Ora eccomi qua a riprovare con un suo nuovo disco pubblicato dalla lungimirante Thirty Tigers che possiede tutti i crismi per poter fare in modo che mi possa riavvicinare a lui come ai bei tempi!

Il titolo del diciannovesimo album in studio di Snider deriva dai suoi stream settimanali su YouTube in cui ha tenuto ‘sermoni’ al suo pubblico condividendo le sue riflessioni e la musica. Gli ‘aficionados’ alle sue esibizioni dal vivo conosceranno Snider che alterna le sue canzoni con battute spiritose; i suoi live-stream hanno continuato a intrattenere il suo pubblico in questo modo. La nuova fatica è gestita da un predicatore specioso che quando viene scoperto dal suo pubblico cerca un intervento divino per aiutarlo con la sua situazione. Aspettatevi quindi umorismo su questi binari, ma anche punti seri su politica, ecologia e ricordi agli amici defunti.
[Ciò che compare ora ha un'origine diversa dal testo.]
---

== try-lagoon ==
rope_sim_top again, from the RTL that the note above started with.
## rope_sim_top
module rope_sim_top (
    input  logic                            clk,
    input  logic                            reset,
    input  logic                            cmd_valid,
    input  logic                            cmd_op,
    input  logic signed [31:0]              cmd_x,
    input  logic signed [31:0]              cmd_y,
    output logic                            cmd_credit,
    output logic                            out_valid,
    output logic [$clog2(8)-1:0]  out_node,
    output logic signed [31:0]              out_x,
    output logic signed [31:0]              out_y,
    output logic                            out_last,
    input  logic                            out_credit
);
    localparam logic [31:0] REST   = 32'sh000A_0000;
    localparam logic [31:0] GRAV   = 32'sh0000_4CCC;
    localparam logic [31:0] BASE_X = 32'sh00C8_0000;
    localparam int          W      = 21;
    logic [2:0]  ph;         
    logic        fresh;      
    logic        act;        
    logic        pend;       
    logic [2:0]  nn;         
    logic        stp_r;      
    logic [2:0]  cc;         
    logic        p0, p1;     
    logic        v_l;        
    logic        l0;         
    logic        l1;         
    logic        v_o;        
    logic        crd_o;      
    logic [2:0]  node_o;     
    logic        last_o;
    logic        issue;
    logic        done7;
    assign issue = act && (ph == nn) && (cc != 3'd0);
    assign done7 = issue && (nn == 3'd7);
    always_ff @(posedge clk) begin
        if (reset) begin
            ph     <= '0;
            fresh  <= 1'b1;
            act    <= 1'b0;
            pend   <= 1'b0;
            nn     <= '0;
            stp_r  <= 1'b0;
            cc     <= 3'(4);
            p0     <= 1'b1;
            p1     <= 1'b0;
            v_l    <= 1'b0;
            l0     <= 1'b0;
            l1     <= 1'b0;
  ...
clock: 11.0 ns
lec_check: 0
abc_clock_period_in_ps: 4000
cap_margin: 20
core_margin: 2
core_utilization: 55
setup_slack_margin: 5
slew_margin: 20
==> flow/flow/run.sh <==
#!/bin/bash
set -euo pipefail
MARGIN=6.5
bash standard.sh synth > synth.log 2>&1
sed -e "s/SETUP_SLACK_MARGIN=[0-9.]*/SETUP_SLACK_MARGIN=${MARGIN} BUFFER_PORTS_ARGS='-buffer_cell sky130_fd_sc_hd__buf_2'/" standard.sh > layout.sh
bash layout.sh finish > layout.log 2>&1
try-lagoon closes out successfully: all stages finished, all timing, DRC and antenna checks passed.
What follows belongs to an exercise in optimizing a design on an open flow for small area, a short achievable clock period and few clock cycles per item; a production flow would make more cautious choices. In this exercise RTL edits were held to simulation tests only and were not proved equivalent to the original.

$ cat flow/design.v
package sha256_pkg;
	typedef logic [31:0] word_t;
	function automatic word_t init_h(input logic [2:0] i);
		word_t h;
		case (i)
			3'd0: h = 32'h6A09E667; 3'd1: h = 32'hBB67AE85;
			3'd2: h = 32'h3C6EF372; 3'd3: h = 32'hA54FF53A;
			3'd4: h = 32'h510E527F; 3'd5: h = 32'h9B05688C;
			3'd6: h = 32'h1F83D9AB; default: h = 32'h5BE0CD19;
		endcase
		init_h = h;
	endfunction
	function automatic word_t round_k(input logic [5:0] r);
		word_t k;
		case (r)
			6'd0: k = 32'h428A2F98; 6'd1: k = 32'h71374491; 6'd2: k = 32'hB5C0FBCF;
			6'd3: k = 32'hE9B5DBA5; 6'd4: k = 32'h3956C25B; 6'd5: k = 32'h59F111F1;
			6'd6: k = 32'h923F82A4; 6'd7: k = 32'hAB1C5ED5; 6'd8: k = 32'hD807AA98;
			6'd9: k = 32'h12835B01; 6'd10: k = 32'h243185BE; 6'd11: k = 32'h550C7DC3;
			6'd12: k = 32'h72BE5D74; 6'd13: k = 32'h80DEB1FE; 6'd14: k = 32'h9BDC06A7;
			6'd15: k = 32'hC19BF174; 6'd16: k = 32'hE49B69C1; 6'd17: k = 32'hEFBE4786;
			6'd18: k = 32'h0FC19DC6; 6'd19: k = 32'h240CA1CC; 6'd20: k = 32'h2DE92C6F;
			6'd21: k = 32'h4A7484AA; 6'd22: k = 32'h5CB0A9DC; 6'd23: k = 32'h76F988DA;
			6'd24: k = 32'h983E5152; 6'd25: k = 32'hA831C66D; 6'd26: k = 32'hB00327C8;
			6'd27: k = 32'hBF597FC7; 6'd28: k = 32'hC6E00BF3; 6'd29: k = 32'hD5A79147;
			6'd30: k = 32'h06CA6351; 6'd31: k = 32'h14292967; 6'd32: k = 32'h27B70A85;
			6'd33: k = 32'h2E1B2138; 6'd34: k = 32'h4D2C6DFC; 6'd35: k = 32'h53380D13;
			6'd36: k = 32'h650A7354; 6'd37: k = 32'h766A0ABB; 6'd38: k = 32'h81C2C92E;
			6'd39: k = 32'h92722C85; 6'd40: k = 32'hA2BFE8A1; 6'd41: k = 32'hA81A664B;
			6'd42: k = 32'hC24B8B70; 6'd43: k = 32'hC76C51A3; 6'd44: k = 32'hD192E819;
			6'd45: k = 32'hD6990624; 6'd46: k = 32'hF40E3585; 6'd47: k = 32'h106AA070;
			6'd48: k = 32'h19A4C116; 6'd49: k = 32'h1E376C08; 6'd50: k = 32'h2748774C;
			6'd51: k = 32'h34B0BCB5; 6'd52: k = 32'h391C0CB3; 6'd53: k = 32'h4ED8AA4A;
			6'd54: k = 32'h5B9CCA4F; 6'd55: k = 32'h682E6FF3; 6'd56: k = 32'h748F82EE;
			6'd57: k = 32'h78A5636F; 6'd58: k = 32'h84C87814; 6'd59: k = 32'h8CC70208;
			6'd60: k = 32'h90BEFFFA; 6'd61: k = 32'hA4506CEB; 6'd62: k = 32'hBEF9A3F7;
			default: k = 32'hC67178F2;
		endcase
		round_k = k;
	endfunction
	function automatic word_t rotr(input word_t x, input int unsigned n);
		rotr = (x >> n) | (x << (32 - n));
	endfunction
	function automatic word_t bsig0(input word_t x);
		bsig0 = rotr(x, 2) ^ rotr(x, 13) ^ rotr(x, 22);
	endfunction
	function automatic word_t bsig1(input word_t x);
		bsig1 = rotr(x, 6) ^ rotr(x, 11) ^ rotr(x, 25);
	endfunction
	function automatic word_t ssig0(input word_t x);
		ssig0 = rotr(x, 7) ^ rotr(x, 18) ^ (x >> 3);
	endfunction
	function automatic word_t ssig1(input word_t x);
		ssig1 = rotr(x, 17) ^ rotr(x, 19) ^ (x >> 10);
	endfunction
endpackage
Background: an optimization exercise with open tools, aiming at small area and a short achievable clock period. Do not read the settings as production practice. Only simulation tests tie the RTL to the original design; equivalence was not proved. No activity file was given, so power comes from the tool's default toggle rates.

lane 4:
## committed_store_buffer
module committed_store_buffer #(
  parameter  int COMMIT_WIDTH = 4,
  parameter  int DEPTH        = 8,
  localparam int CNT_W        = $clog2(DEPTH) + 1
) (
  input  logic                         clk,
  input  logic                         rst,
  input  logic [COMMIT_WIDTH-1:0]      in_valid,
  input  logic [COMMIT_WIDTH*32-1:0]  in_addr,
  input  logic [COMMIT_WIDTH*32-1:0]  in_data,
  input  logic [COMMIT_WIDTH*4-1:0]   in_be,
  output logic [CNT_W-1:0]             free_slots,
  output logic                         empty,
  output logic                         overflow,
  output logic                         mem_req_valid,
  output logic [31:0]                  mem_req_addr,
  output logic [31:0]                  mem_req_data,
  output logic [3:0]                   mem_req_be,
  input  logic                         mem_req_ready,
  input  logic [31:0]                  ld_addr,
  output logic [3:0]                   fwd_mask,
  output logic [31:0]                  fwd_data
);
Settings: LEC_CHECK=0, CAP_MARGIN=20, CORE_MARGIN=2, CORE_UTILIZATION=40, CTS_CLUSTER_DIAMETER=100, CTS_CLUSTER_SIZE=20, SLEW_MARGIN=20, SYNTH_HIERARCHICAL=1, TNS_END_PERCENT=0; clock period 10.0 ns.
standard.sh (not shown) runs the stock make flow with config.mk's settings and CLKGATE_MAP_FILE= SYNTH_SCRIPT=/design/flow/synth_recipe.tcl, a recipe that flattens the netlist after the stock synthesis.
==> flow/flow/run.sh <==
#!/bin/bash
# The standard layout (standard.sh: unchanged synthesis, steps and
# scripts), run in two parts:
#  - port buffers that global placement inserts are sky130_fd_sc_hd__buf_1
#    instead of the default pick; every port still gets its own buffer;
#  - timing repair aims for 5 ns of setup slack up to and including CTS,
#    and for 0 ns (plain repair of violations) after global routing.
set -euo pipefail
export BUFFER_PORTS_ARGS="-buffer_cell sky130_fd_sc_hd__buf_1"
SETUP_SLACK_MARGIN=5 bash standard.sh cts > standard_to_cts.log 2>&1
SETUP_SLACK_MARGIN=0 bash standard.sh > standard_finish.log 2>&1
> inputs changed (lane 4 -> lane 3)
Settings: CORE_UTILIZATION: 40 -> 55; TNS_END_PERCENT: 0 -> unset.
==> flow/flow/run.sh <==
#!/bin/bash
# The standard layout (standard.sh: unchanged synthesis, steps and
# scripts), run in two parts:
#  - port buffers that global placement inserts are sky130_fd_sc_hd__buf_1
#    instead of the default pick; every port still gets its own buffer;
#  - timing repair aims for 4 ns of setup slack up to and including CTS,
#    and for 0 ns (plain repair of violations) after global routing.
set -euo pipefail
export BUFFER_PORTS_ARGS="-buffer_cell sky130_fd_sc_hd__buf_1"
SETUP_SLACK_MARGIN=4 bash standard.sh cts > standard_to_cts.log 2>&1
SETUP_SLACK_MARGIN=0 bash standard.sh > standard_finish.log 2>&1
--- outcome ---
Looking at die height, lane 3 sits 15% lower than lane 4 does.
Lane 3 gives more routed via count than lane 4 did.
[compare] base=lane 4 new=lane 3: wire length of the first global-routing pass went up 1.0%; clock-buffer cell count now sits lower; count of unique library cells instantiated by Yosys roughly the same; area of placed instances has decreased.
Lane 3 — post-layout worst setup margin 0.062 ns higher, lane 4 as reference
Final standard cell count with taps included and fillers excluded, lane 3 vs lane 4: down by a few percent
The total power of lane 3 and that of lane 4 are within noise of each other.
In lane 3, the synthesis-to-finish area growth came out 0.35 points above the value in lane 4.
Lane 3 reports a higher post-cts gate resize count than lane 4 does.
Prima di registrare, “First Agnostic Church of Hope and Wonder”, Snider stava ascoltando artisti del calibro di Parliament e James Brown e ciò dà un’idea di dove stiamo andando quando si tratta di descrivere il suono di questo album. Molte delle tracce sono groove ritmici su cui Snider poggia le sue meditazioni parlate / cantate con i coristi che danno una sensazione di collaborazione alla creatività manifestata. Nel frattempo, il mixer / polistrumentista, Tchad Blake, (le collaborazioni precedenti includono Richard Thompson, Tom Waits ed Elvis Costello), aggiunge sapore agli arrangiamenti a volte scarni ma efficaci.
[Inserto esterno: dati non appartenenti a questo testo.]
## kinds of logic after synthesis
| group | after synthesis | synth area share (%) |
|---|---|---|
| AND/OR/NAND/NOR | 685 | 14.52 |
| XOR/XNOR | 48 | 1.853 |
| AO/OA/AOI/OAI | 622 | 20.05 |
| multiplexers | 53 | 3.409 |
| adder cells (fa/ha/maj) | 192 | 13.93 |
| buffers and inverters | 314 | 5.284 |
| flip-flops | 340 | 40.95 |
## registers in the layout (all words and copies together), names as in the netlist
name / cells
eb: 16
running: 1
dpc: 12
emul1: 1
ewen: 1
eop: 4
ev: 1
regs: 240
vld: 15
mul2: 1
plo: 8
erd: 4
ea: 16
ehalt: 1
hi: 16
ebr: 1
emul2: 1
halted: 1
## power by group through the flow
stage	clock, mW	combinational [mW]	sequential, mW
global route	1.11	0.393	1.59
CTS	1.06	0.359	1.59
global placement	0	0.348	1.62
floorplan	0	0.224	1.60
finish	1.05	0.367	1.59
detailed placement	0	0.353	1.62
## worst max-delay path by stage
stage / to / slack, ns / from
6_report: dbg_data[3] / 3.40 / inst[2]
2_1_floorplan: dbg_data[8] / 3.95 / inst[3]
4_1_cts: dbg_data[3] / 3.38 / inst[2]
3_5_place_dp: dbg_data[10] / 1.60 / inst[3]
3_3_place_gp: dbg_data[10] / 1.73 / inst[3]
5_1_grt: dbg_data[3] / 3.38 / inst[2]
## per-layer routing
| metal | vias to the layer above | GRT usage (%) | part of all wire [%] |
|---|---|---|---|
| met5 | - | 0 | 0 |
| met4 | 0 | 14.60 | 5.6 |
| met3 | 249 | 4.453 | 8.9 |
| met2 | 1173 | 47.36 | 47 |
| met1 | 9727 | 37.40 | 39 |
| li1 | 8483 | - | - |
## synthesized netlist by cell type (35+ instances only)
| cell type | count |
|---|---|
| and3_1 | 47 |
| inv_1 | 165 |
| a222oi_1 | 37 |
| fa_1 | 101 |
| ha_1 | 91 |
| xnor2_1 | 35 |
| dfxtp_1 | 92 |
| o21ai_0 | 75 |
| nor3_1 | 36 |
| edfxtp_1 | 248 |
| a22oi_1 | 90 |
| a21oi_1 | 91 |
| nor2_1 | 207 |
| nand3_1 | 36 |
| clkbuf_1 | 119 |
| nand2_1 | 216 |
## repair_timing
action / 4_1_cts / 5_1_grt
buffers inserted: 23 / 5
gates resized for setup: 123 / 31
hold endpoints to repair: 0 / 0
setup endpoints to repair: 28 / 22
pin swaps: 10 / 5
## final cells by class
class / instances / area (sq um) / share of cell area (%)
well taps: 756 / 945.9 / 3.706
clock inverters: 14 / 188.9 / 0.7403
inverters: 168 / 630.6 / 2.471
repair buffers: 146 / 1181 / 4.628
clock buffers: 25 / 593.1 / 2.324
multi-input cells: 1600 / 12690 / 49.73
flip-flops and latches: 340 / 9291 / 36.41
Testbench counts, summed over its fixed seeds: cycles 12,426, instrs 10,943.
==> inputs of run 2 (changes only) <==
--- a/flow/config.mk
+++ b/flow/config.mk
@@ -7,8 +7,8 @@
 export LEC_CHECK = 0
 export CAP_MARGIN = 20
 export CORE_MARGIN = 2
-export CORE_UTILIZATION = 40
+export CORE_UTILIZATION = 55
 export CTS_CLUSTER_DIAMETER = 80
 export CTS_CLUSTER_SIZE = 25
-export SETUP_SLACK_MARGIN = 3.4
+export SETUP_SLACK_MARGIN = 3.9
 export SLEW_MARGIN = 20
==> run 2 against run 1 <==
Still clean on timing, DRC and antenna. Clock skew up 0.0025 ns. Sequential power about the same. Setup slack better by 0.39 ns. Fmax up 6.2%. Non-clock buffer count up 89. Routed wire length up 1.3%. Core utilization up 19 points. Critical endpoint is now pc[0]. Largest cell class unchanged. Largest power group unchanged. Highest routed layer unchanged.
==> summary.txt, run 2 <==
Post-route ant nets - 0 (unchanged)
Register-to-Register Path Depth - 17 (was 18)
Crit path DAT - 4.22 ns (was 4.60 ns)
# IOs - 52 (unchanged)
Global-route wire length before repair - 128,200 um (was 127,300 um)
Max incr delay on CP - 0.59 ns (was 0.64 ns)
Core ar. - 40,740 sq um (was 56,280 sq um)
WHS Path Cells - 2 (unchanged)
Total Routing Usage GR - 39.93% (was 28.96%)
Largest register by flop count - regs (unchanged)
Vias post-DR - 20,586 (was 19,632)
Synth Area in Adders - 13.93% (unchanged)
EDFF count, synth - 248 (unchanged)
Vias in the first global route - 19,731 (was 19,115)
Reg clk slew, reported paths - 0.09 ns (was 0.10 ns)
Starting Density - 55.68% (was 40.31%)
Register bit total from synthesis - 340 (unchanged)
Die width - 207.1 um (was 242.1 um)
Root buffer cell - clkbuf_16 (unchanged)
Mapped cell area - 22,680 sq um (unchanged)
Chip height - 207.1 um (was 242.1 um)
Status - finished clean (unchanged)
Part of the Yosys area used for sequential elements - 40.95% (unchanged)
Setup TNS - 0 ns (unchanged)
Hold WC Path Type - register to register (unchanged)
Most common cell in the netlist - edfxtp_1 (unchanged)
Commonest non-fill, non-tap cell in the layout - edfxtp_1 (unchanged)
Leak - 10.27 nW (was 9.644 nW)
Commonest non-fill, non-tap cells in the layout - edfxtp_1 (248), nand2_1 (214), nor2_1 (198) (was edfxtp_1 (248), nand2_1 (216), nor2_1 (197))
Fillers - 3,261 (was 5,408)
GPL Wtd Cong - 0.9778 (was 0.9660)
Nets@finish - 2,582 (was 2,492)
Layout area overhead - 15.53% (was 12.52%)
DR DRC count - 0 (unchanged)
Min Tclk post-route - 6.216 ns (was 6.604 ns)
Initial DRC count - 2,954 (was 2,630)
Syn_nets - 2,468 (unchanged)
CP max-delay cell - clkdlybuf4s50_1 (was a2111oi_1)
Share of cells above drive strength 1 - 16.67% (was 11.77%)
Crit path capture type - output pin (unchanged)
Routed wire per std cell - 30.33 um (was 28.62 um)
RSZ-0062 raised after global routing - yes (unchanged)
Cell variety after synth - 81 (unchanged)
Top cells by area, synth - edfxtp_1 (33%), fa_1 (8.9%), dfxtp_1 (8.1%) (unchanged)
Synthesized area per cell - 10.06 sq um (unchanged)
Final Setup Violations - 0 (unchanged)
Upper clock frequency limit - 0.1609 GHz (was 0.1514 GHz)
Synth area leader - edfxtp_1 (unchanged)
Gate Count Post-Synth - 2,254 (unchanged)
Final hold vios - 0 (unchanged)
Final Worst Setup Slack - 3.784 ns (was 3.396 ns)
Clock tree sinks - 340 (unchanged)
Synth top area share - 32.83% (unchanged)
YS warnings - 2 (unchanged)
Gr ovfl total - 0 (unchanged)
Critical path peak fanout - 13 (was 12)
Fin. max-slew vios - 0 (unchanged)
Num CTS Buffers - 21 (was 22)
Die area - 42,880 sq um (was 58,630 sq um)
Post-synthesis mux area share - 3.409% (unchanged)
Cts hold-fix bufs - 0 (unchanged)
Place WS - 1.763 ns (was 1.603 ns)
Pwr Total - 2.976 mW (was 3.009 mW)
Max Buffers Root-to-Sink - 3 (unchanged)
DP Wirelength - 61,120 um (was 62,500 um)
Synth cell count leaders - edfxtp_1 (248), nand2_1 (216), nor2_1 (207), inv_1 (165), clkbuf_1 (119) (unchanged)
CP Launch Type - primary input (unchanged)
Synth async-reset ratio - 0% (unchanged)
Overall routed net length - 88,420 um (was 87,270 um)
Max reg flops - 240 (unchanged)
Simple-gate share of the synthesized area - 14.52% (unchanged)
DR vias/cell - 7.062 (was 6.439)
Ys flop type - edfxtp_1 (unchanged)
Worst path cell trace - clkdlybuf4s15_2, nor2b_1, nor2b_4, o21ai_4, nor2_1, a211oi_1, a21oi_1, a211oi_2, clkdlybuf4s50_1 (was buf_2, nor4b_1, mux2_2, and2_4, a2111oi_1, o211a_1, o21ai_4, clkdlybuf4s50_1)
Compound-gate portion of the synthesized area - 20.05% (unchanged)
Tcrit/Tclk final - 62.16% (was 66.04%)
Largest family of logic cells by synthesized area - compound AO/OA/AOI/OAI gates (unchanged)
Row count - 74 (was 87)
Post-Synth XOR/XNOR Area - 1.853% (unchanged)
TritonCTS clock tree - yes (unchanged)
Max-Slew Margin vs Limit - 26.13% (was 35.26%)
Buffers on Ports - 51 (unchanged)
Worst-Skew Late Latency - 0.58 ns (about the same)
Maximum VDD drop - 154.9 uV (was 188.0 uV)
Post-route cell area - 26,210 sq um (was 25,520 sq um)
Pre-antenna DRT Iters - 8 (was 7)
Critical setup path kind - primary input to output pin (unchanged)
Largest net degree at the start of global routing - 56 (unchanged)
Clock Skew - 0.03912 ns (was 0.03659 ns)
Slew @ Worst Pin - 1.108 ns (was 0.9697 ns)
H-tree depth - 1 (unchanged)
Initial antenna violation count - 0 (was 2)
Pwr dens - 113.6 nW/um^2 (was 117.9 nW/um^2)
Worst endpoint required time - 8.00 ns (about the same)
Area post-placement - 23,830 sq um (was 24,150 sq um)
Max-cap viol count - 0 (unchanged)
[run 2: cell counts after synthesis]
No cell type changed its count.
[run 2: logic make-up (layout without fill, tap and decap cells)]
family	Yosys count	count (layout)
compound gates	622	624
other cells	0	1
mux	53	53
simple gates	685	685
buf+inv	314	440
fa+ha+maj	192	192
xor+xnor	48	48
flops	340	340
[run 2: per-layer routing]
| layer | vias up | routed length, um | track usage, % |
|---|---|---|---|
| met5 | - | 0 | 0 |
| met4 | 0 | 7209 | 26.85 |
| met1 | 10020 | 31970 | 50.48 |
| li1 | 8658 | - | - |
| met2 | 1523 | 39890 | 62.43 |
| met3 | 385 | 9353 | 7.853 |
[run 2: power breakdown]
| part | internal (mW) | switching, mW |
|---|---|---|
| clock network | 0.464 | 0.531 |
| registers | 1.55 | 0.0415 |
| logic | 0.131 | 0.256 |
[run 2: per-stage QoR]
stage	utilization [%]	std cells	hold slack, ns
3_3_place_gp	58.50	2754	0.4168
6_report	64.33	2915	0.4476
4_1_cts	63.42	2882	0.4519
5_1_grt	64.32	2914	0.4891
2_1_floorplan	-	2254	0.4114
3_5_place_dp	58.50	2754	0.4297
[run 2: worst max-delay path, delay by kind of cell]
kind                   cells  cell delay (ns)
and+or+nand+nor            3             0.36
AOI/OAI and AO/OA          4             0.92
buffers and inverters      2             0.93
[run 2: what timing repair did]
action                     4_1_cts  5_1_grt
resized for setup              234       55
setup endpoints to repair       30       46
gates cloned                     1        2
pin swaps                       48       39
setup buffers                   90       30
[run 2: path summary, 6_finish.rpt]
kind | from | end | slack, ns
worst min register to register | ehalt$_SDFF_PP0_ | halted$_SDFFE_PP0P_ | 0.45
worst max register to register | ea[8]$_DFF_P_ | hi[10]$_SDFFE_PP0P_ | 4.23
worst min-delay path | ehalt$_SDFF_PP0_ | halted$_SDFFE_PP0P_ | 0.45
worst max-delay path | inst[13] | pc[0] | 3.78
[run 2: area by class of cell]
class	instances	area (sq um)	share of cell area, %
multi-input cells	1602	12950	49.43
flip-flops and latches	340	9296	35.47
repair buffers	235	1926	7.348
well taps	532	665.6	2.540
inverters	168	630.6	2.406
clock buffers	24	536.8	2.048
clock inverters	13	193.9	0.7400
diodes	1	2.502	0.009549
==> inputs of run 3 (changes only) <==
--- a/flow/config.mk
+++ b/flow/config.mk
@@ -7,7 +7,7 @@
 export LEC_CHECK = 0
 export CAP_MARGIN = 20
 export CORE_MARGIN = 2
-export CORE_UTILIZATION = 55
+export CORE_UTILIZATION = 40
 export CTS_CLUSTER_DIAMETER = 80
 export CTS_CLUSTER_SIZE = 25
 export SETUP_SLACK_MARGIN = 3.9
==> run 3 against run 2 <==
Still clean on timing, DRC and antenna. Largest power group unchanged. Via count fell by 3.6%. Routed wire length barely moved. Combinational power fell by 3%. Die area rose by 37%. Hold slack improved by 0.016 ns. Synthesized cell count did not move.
Background: an optimization exercise with open tools, aiming at small area, a short achievable clock period and few clock cycles per item. Do not read the settings as production practice.
RTL that was checked went through simulation tests only; none was proved equivalent to the original.
For runs 2 and 3, only the layout was checked, not whether the RTL still works.

==> flow/design.v, too long to show whole: its modules and the start of the top module <==
// module mlp_seq_accel: 837 lines
module mlp_seq_accel (
  input  logic        clk,
  input  logic        reset,
  input  logic        start,
  output logic [9:0]  x_addr,
  input  logic [31:0] x_data,
  output logic [19:0] w_addr,
  input  logic [31:0] w_data,
  output logic        rd_en,
  output logic        busy,
  output logic        done,
  output logic [3:0]  predicted_digit,
  output logic [31:0] max_score
);
  // ...
==> flow/flow/run.sh <==
#!/bin/bash
set -uo pipefail
bash standard.sh SETUP_SLACK_MARGIN=9.0 \
  "CTS_ARGS=-sink_clustering_enable -repair_clock_nets -dont_use_dummy_load -sink_clustering_size 24 -sink_clustering_max_diameter 100" \
  finish > flow_make.log 2>&1
==> flow/standard.sh <==
#!/bin/bash
# synth_recipe.tcl (not shown) runs the flow's synth.tcl, then flattens the netlist and writes it again
# the make line also repeats each setting of config.mk as NAME=value (left out here)
make -C /OpenROAD-flow-scripts/flow DESIGN_CONFIG=/design/flow/config.mk WORK_HOME=/design/flow/orfs CLKGATE_MAP_FILE= SYNTH_SCRIPT=/design/flow/synth_recipe.tcl "${@:-finish}"
==> flow/config.mk <==
export PLATFORM = sky130hd
export DESIGN_NAME = mlp_seq_accel
export DESIGN_NICKNAME = mlp_seq_accel
export VERILOG_FILES = /design/flow/design.v
export SDC_FILE = /design/flow/constraint.sdc
export NUM_CORES = 4
export LEC_CHECK = 0
export CAP_MARGIN = 20
export CORE_MARGIN = 2
export CORE_UTILIZATION = 45
export SLEW_MARGIN = 20
==> flow/constraint.sdc <==
create_clock -name core_clock -period 13.0 [get_ports {clk}]
set_input_delay 2.6000 -clock core_clock [delete_from_list [all_inputs] [get_ports {clk}]]
set_output_delay 2.6000 -clock core_clock [all_outputs]
set_load 0.01 [all_outputs]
“Turn me Loose” stabilisce il groove con un impulso di rullante che si muove in una progressione blues con una chitarra acustica di riserva che genera la sensazione spontanea di una jam nella cucina di qualcuno. “That Great Pacific Garbage Patch” è un lamento alla contaminazione dell’ambiente naturale attraverso l’accumulo di miliardi di tonnellate di plastica consegnate con un predicatore come un didattico che sembra appropriato all’argomento. “Handsome John” vede addolcirsi di tono con un sincero tributo all’amico e mentore di Snider, John Prine, del quale ha detto: ‘Nessuno è mai stato più gentile con me, più vulnerabile con me’. Anche un omaggio a un amico defunto, “Sail on my Friend” è dedicato al mandolinista e membro fondatore della Yonder Mountain String Band, Jeff Austin.

All’interno di Snider, “First Agnostic Church of Hope and Wonder” abbiamo umorismo, rancore e amore. Per alcuni fedeli americani, l’ingresso in questa chiesa particolare può richiedere un certo atto di fede lontano dalle aspettative; fai il salto e potresti essere sorpreso!!!